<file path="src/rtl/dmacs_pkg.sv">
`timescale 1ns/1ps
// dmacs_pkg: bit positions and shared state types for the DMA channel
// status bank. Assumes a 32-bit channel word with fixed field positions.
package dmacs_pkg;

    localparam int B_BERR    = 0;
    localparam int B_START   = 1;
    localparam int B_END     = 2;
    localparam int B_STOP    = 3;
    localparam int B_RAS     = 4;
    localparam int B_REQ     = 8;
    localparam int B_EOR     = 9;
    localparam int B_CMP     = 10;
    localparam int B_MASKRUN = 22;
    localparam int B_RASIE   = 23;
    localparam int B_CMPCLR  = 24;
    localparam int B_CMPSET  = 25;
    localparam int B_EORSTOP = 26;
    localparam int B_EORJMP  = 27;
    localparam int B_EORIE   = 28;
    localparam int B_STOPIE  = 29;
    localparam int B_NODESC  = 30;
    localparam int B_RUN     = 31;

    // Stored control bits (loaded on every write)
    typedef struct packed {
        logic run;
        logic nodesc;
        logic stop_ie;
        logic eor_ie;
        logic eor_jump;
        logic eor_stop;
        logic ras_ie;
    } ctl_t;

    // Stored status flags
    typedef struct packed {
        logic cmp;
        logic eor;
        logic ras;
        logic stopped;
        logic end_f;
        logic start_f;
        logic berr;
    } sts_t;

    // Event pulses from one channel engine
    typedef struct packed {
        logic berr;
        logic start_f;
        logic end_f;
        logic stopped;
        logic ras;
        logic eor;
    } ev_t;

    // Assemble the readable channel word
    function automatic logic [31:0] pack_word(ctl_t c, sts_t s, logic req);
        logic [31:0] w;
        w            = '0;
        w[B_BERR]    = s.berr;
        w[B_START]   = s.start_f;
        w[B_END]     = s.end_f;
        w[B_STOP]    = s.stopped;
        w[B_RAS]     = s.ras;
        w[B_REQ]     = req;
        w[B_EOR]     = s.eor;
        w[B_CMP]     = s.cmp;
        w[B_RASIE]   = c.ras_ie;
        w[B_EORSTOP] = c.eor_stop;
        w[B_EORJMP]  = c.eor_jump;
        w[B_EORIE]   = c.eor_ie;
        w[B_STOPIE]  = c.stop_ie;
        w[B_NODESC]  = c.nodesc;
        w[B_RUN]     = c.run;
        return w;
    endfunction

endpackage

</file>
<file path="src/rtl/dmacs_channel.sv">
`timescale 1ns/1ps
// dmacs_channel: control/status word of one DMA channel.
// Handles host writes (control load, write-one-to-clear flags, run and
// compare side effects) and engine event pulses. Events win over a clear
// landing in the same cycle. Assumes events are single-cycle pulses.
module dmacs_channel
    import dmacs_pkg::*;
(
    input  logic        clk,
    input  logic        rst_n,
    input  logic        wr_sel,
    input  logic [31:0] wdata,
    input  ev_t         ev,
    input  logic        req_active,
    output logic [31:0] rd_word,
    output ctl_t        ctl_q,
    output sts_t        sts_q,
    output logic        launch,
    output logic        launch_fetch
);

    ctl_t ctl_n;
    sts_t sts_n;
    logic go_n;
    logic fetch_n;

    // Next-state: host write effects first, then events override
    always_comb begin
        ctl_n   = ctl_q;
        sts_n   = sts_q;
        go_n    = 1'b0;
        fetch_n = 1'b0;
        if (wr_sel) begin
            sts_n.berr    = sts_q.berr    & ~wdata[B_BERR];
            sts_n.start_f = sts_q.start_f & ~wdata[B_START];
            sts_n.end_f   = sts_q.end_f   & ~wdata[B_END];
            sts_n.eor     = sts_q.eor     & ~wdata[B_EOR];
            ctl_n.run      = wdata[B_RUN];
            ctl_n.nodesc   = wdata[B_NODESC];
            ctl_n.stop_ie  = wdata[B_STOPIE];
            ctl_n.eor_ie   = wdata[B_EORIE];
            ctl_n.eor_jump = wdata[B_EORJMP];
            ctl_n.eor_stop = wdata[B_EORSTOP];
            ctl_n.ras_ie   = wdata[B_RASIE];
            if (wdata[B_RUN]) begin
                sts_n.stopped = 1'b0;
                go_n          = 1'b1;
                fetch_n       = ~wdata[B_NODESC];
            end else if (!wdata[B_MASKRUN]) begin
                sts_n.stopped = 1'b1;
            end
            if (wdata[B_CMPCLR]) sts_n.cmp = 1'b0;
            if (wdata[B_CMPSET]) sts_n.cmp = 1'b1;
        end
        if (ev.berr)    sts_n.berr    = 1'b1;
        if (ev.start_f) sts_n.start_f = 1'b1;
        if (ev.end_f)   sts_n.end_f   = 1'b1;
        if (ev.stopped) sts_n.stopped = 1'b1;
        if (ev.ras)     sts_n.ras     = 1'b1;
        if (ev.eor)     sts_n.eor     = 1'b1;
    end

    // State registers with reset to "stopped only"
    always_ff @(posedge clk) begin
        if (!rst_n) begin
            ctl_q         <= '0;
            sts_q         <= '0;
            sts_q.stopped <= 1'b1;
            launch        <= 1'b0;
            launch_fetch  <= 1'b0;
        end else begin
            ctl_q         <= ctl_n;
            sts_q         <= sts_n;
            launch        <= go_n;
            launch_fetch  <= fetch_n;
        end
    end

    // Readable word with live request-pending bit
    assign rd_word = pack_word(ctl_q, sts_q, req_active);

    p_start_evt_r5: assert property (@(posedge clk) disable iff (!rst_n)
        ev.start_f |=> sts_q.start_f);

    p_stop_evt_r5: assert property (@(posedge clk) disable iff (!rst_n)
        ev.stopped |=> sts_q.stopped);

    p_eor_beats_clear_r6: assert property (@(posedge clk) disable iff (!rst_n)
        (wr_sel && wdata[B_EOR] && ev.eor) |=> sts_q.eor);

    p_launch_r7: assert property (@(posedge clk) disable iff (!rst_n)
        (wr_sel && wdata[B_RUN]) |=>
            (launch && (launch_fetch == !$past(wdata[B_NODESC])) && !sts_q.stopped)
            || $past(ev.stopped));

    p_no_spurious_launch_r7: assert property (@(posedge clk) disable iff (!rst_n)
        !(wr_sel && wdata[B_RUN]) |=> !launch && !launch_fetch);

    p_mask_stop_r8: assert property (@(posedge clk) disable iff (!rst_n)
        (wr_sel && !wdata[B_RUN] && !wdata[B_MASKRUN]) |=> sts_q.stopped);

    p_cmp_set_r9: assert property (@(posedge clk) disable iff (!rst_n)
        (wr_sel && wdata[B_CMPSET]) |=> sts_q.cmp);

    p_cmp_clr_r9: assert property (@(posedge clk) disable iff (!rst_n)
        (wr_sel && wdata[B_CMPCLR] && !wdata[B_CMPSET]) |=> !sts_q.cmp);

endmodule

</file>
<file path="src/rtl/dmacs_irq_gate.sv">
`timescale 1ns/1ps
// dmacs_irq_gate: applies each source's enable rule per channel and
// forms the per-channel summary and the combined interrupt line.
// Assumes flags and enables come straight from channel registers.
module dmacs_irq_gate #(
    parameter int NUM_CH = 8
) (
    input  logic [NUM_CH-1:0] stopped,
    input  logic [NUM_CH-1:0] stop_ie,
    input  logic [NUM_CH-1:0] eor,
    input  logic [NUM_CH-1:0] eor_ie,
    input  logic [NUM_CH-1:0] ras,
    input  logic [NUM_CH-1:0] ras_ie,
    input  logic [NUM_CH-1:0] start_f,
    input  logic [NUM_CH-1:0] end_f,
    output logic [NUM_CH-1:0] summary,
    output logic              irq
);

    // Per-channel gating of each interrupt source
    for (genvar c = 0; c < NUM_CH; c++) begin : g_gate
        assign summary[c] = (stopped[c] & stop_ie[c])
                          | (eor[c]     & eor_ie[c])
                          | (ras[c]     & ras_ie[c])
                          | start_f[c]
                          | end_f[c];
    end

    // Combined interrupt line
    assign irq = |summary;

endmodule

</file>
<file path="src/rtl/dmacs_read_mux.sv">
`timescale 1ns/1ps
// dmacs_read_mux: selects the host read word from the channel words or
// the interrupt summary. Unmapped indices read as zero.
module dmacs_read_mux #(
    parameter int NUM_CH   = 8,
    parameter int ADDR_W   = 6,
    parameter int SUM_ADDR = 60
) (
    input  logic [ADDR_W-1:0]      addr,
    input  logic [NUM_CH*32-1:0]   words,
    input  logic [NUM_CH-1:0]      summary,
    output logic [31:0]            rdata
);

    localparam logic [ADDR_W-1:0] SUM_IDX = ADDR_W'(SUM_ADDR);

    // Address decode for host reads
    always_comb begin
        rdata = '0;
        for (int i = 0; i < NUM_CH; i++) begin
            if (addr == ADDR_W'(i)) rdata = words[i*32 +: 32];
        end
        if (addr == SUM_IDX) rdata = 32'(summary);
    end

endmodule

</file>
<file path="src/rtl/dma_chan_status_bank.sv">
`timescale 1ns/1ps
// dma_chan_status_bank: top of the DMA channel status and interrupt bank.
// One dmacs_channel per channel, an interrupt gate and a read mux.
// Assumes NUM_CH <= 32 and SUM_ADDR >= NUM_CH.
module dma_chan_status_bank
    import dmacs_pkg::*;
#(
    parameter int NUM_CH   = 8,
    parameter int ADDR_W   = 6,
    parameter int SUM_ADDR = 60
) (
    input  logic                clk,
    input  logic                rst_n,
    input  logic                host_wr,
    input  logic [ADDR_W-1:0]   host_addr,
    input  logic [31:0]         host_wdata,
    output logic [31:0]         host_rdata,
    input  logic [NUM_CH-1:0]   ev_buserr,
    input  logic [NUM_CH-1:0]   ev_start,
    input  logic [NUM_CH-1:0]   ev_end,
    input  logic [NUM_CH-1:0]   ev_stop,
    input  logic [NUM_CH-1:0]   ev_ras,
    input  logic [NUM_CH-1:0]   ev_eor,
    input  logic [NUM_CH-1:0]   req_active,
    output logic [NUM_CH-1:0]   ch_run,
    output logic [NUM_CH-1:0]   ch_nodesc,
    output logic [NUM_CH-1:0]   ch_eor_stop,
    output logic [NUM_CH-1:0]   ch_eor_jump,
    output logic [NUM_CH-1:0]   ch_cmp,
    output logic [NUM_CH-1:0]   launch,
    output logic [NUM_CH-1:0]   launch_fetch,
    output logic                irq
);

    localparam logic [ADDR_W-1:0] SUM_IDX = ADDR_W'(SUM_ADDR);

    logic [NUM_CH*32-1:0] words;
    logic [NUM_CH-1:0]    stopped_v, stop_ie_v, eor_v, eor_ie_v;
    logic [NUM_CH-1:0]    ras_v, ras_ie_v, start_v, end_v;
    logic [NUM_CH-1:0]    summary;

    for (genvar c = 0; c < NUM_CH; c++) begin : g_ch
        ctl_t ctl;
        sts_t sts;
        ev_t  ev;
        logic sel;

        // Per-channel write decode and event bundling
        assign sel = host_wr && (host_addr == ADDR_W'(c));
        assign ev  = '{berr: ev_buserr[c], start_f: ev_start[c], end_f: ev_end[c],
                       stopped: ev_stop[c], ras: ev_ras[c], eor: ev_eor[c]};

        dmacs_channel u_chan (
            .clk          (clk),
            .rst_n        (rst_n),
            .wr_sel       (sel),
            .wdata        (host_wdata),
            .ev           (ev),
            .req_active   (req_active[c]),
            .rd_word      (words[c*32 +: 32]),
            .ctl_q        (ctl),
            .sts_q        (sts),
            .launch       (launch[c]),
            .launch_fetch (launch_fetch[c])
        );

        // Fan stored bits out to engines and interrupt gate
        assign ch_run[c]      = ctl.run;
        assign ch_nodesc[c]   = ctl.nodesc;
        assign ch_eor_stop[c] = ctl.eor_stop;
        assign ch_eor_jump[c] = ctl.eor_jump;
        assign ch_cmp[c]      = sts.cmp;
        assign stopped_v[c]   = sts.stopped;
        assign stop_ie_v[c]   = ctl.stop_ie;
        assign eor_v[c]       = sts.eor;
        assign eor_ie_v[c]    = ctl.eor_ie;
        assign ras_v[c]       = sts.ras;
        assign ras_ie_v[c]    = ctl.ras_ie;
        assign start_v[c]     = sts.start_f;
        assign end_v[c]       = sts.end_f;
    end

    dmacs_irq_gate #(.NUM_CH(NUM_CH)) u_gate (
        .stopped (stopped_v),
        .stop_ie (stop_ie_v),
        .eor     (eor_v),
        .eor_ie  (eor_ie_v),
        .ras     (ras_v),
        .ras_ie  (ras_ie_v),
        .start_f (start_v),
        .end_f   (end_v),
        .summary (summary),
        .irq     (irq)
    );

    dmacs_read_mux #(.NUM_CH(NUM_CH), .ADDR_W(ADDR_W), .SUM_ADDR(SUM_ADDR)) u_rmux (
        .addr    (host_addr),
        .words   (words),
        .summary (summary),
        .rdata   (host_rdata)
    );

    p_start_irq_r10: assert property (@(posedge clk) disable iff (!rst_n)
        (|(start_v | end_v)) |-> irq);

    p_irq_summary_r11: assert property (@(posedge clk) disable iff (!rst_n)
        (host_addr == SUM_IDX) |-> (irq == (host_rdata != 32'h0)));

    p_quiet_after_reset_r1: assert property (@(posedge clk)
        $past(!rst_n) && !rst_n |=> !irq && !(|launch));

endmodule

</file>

· · · ·

> **Exercise**: Retype exactly the lines of the data above, starting at its first line and finishing with the line that has "on every write)" in it.

> **Task answer**:
<file path="src/rtl/dmacs_pkg.sv">
`timescale 1ns/1ps
// dmacs_pkg: bit positions and shared state types for the DMA channel
// status bank. Assumes a 32-bit channel word with fixed field positions.
package dmacs_pkg;

    localparam int B_BERR    = 0;
    localparam int B_START   = 1;
    localparam int B_END     = 2;
    localparam int B_STOP    = 3;
    localparam int B_RAS     = 4;
    localparam int B_REQ     = 8;
    localparam int B_EOR     = 9;
    localparam int B_CMP     = 10;
    localparam int B_MASKRUN = 22;
    localparam int B_RASIE   = 23;
    localparam int B_CMPCLR  = 24;
    localparam int B_CMPSET  = 25;
    localparam int B_EORSTOP = 26;
    localparam int B_EORJMP  = 27;
    localparam int B_EORIE   = 28;
    localparam int B_STOPIE  = 29;
    localparam int B_NODESC  = 30;
    localparam int B_RUN     = 31;

    // Stored control bits (loaded on every write)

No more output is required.